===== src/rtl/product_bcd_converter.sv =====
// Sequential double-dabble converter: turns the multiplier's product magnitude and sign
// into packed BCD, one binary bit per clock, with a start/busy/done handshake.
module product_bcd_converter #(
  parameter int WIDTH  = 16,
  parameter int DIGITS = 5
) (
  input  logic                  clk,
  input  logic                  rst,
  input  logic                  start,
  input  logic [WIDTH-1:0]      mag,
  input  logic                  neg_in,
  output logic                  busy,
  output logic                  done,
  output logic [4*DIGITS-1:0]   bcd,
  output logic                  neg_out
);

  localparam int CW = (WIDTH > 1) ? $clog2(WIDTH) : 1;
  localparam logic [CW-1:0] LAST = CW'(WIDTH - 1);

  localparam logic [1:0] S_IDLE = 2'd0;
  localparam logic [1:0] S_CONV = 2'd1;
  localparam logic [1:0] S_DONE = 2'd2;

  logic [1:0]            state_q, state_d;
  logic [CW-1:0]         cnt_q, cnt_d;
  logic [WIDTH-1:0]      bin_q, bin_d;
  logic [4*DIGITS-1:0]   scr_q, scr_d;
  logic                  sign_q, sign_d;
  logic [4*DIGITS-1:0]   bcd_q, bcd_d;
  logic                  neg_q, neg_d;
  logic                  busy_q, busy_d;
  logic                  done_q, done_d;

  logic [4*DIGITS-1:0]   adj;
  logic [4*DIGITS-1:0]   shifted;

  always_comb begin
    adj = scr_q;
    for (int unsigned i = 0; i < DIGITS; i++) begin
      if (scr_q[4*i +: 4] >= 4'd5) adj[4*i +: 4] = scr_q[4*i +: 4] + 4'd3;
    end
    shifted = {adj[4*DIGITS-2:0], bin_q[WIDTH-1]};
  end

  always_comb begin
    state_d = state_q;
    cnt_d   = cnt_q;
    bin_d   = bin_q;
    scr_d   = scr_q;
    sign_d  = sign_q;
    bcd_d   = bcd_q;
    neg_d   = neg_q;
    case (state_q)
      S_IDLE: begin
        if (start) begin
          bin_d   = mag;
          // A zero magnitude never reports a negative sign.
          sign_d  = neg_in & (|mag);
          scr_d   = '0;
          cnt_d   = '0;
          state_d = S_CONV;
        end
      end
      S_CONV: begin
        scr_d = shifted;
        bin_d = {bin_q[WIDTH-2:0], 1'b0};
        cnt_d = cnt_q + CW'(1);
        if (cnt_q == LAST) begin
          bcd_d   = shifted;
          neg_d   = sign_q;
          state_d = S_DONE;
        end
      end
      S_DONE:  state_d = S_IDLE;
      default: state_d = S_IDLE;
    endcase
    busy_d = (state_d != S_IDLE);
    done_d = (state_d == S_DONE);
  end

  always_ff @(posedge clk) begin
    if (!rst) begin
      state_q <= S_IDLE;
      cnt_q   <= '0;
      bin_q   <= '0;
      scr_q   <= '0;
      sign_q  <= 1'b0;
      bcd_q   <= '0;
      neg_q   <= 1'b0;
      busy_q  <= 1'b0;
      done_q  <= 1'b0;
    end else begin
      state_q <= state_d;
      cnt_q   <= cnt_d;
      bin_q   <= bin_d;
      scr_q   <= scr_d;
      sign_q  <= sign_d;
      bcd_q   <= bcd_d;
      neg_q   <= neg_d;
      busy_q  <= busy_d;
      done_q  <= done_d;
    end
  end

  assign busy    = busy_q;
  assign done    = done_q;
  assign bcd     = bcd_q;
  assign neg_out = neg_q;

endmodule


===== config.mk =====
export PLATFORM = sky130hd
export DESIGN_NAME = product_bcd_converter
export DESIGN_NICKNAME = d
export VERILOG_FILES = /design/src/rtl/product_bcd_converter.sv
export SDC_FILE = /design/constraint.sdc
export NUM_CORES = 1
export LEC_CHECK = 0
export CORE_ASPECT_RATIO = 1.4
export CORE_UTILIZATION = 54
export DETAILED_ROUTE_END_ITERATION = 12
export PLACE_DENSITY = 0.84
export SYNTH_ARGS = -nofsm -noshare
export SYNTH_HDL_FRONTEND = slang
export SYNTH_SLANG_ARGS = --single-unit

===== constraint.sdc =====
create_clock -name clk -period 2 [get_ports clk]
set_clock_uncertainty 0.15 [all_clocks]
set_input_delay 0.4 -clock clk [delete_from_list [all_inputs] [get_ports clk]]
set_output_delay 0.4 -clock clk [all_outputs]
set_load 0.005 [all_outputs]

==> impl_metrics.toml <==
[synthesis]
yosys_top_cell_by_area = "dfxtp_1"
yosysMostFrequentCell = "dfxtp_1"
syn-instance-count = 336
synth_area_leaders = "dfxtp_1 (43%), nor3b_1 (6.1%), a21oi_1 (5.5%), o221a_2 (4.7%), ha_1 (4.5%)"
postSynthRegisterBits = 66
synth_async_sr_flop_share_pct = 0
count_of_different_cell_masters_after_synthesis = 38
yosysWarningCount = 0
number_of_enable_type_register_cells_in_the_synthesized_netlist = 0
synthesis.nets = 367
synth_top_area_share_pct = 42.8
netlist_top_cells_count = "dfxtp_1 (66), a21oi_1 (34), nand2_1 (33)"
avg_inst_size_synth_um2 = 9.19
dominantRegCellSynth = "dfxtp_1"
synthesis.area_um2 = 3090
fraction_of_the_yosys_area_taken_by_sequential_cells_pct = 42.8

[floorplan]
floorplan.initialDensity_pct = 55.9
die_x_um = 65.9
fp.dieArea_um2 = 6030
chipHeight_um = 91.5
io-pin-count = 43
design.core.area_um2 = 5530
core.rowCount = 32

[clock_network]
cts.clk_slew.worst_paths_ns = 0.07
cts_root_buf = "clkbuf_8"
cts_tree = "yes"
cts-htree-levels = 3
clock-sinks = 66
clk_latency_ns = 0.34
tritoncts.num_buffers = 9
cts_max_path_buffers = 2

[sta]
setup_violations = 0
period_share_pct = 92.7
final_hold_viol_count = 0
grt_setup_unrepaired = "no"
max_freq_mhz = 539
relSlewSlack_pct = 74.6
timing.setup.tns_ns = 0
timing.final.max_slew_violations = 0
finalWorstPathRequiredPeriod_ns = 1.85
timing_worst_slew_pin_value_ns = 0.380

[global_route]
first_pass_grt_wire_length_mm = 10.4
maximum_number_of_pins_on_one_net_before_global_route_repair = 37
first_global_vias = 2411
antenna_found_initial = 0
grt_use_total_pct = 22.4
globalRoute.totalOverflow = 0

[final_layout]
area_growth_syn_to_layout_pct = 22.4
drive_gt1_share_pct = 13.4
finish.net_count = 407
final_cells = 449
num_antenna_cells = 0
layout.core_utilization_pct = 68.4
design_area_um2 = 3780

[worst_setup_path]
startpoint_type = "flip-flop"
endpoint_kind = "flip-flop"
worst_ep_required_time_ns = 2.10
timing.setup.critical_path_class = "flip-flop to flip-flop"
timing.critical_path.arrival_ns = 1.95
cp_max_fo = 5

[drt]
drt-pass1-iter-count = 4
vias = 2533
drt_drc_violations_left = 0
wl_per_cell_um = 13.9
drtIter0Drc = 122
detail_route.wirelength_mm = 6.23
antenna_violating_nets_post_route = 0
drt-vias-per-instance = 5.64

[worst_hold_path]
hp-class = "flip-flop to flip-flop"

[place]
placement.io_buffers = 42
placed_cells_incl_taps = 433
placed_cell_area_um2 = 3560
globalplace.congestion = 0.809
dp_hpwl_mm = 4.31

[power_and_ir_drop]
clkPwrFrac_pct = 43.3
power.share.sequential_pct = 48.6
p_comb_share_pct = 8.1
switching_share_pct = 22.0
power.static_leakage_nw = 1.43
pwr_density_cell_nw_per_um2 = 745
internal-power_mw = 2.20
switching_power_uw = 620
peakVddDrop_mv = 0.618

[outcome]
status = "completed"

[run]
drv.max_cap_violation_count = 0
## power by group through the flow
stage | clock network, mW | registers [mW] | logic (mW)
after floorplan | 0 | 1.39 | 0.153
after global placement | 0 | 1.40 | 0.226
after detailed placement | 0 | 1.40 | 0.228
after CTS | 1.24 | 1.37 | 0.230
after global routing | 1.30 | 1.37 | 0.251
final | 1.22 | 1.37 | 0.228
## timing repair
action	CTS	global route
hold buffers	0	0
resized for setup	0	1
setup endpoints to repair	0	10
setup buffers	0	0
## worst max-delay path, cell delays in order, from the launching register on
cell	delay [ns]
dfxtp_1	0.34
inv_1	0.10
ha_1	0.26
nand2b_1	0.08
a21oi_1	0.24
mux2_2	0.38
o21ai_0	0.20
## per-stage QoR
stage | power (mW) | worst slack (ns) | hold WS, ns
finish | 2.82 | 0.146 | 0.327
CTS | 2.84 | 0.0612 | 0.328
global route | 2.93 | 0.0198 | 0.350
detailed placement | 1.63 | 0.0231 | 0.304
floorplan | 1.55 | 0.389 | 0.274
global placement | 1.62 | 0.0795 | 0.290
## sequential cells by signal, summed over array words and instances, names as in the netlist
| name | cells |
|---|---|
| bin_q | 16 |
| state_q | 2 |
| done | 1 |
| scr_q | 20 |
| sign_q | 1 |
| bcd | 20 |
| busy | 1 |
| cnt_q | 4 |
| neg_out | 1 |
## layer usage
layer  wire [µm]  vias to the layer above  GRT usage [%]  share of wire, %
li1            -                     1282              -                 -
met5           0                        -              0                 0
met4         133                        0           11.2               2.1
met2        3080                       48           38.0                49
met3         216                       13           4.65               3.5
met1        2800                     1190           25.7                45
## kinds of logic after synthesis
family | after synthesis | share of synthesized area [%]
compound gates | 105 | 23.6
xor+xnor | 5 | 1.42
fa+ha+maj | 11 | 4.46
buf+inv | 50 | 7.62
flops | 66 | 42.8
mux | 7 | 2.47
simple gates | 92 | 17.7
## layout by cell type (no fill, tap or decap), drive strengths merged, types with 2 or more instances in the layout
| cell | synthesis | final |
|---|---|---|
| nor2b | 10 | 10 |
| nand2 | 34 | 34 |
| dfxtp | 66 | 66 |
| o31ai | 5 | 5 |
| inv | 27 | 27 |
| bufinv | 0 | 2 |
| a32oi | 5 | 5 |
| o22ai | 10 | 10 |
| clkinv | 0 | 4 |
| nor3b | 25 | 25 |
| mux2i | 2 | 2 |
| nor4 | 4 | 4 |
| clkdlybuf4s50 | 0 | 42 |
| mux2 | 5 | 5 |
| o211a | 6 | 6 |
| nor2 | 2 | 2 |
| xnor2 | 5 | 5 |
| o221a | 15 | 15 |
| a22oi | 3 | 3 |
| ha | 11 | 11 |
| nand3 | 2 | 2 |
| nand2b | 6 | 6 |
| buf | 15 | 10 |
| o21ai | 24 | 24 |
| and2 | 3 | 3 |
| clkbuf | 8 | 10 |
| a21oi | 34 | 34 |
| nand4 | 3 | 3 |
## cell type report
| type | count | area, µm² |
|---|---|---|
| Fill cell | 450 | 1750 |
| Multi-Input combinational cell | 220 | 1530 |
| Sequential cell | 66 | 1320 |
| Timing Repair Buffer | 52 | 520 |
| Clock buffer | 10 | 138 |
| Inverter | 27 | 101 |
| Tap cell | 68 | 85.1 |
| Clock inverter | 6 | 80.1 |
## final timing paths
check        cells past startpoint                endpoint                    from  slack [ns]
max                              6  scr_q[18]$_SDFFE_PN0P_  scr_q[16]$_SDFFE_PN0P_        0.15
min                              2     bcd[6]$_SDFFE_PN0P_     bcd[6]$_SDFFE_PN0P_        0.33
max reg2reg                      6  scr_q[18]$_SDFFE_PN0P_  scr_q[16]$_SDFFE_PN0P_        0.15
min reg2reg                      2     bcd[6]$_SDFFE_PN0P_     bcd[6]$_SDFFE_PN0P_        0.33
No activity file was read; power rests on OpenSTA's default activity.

▬▬▬

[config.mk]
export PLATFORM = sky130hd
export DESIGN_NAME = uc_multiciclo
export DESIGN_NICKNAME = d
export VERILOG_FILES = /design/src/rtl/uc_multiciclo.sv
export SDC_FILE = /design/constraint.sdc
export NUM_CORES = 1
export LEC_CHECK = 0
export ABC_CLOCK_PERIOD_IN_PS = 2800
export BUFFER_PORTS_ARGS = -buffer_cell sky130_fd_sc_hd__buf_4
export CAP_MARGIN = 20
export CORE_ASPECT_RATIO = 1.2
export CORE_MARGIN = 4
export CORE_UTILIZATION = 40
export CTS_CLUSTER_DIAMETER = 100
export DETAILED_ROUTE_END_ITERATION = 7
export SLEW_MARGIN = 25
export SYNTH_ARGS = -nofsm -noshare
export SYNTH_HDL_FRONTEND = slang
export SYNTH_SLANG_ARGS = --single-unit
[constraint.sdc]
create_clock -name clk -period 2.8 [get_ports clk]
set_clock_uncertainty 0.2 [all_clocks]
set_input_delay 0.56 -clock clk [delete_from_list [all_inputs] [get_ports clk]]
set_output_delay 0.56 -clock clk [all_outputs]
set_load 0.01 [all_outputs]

▬▬▬

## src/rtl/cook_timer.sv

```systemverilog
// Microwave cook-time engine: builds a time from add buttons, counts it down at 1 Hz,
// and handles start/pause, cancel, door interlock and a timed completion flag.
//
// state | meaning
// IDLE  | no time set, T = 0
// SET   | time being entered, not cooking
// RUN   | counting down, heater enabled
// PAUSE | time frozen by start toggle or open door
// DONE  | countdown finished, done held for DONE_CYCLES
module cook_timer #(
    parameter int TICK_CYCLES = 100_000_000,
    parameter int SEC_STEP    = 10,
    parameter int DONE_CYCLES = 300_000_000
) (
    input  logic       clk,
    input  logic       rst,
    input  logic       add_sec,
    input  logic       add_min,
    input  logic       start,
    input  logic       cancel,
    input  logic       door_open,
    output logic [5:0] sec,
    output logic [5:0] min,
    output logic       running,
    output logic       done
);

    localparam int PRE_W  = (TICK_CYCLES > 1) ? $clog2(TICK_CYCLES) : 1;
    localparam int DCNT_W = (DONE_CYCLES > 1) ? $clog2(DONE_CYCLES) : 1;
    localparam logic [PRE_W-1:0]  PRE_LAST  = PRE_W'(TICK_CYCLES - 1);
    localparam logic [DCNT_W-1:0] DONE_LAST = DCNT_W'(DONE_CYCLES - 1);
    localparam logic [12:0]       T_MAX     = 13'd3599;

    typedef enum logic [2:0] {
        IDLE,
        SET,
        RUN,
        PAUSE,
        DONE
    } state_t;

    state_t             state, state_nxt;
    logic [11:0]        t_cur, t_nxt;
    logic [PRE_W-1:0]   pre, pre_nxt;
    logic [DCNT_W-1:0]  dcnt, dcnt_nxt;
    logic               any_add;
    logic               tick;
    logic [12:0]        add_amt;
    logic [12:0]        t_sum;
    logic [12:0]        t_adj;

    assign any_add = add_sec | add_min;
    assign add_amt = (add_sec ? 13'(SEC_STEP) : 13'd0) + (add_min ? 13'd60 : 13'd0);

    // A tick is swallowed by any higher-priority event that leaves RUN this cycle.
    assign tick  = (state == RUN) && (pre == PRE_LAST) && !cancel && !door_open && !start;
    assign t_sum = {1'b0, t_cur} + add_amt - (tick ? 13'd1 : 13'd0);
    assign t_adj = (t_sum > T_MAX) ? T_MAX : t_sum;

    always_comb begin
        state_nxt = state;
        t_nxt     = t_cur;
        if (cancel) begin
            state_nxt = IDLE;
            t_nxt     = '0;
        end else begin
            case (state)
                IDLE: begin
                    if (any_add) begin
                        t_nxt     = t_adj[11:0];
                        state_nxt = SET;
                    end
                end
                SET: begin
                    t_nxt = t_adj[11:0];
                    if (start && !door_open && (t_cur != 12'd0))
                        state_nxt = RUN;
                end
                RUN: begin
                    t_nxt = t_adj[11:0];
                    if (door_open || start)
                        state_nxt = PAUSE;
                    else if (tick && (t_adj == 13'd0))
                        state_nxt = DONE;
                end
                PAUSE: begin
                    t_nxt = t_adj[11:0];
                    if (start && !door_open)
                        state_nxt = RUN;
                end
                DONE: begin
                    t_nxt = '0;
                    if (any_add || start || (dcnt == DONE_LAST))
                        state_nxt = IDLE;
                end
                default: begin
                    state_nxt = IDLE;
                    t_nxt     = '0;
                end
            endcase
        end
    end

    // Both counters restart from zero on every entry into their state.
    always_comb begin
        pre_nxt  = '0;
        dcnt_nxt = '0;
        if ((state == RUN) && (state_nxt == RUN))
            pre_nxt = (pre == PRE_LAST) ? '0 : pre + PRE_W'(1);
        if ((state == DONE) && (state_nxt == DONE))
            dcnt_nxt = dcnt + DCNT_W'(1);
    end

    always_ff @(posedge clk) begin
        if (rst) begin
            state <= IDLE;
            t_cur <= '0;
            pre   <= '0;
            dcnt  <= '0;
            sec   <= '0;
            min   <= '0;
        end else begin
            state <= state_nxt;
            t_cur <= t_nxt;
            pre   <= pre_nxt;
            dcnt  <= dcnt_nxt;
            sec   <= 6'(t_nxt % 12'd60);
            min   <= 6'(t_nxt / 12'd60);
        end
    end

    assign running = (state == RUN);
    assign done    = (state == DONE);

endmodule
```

▬▬▬

Write out only the lines that run from the line containing "[clock_network]" through the line containing "placed_cell_area_um2 = 3560", both included, exactly as they appear above.

• [Answer area]
[clock_network]
cts.clk_slew.worst_paths_ns = 0.07
cts_root_buf = "clkbuf_8"
cts_tree = "yes"
cts-htree-levels = 3
clock-sinks = 66
clk_latency_ns = 0.34
tritoncts.num_buffers = 9
cts_max_path_buffers = 2

[sta]
setup_violations = 0
period_share_pct = 92.7
final_hold_viol_count = 0
grt_setup_unrepaired = "no"
max_freq_mhz = 539
relSlewSlack_pct = 74.6
timing.setup.tns_ns = 0
timing.final.max_slew_violations = 0
finalWorstPathRequiredPeriod_ns = 1.85
timing_worst_slew_pin_value_ns = 0.380

[global_route]
first_pass_grt_wire_length_mm = 10.4
maximum_number_of_pins_on_one_net_before_global_route_repair = 37
first_global_vias = 2411
antenna_found_initial = 0
grt_use_total_pct = 22.4
globalRoute.totalOverflow = 0

[final_layout]
area_growth_syn_to_layout_pct = 22.4
drive_gt1_share_pct = 13.4
finish.net_count = 407
final_cells = 449
num_antenna_cells = 0
layout.core_utilization_pct = 68.4
design_area_um2 = 3780

[worst_setup_path]
startpoint_type = "flip-flop"
endpoint_kind = "flip-flop"
worst_ep_required_time_ns = 2.10
timing.setup.critical_path_class = "flip-flop to flip-flop"
timing.critical_path.arrival_ns = 1.95
cp_max_fo = 5

[drt]
drt-pass1-iter-count = 4
vias = 2533
drt_drc_violations_left = 0
wl_per_cell_um = 13.9
drtIter0Drc = 122
detail_route.wirelength_mm = 6.23
antenna_violating_nets_post_route = 0
drt-vias-per-instance = 5.64

[worst_hold_path]
hp-class = "flip-flop to flip-flop"

[place]
placement.io_buffers = 42
placed_cells_incl_taps = 433
placed_cell_area_um2 = 3560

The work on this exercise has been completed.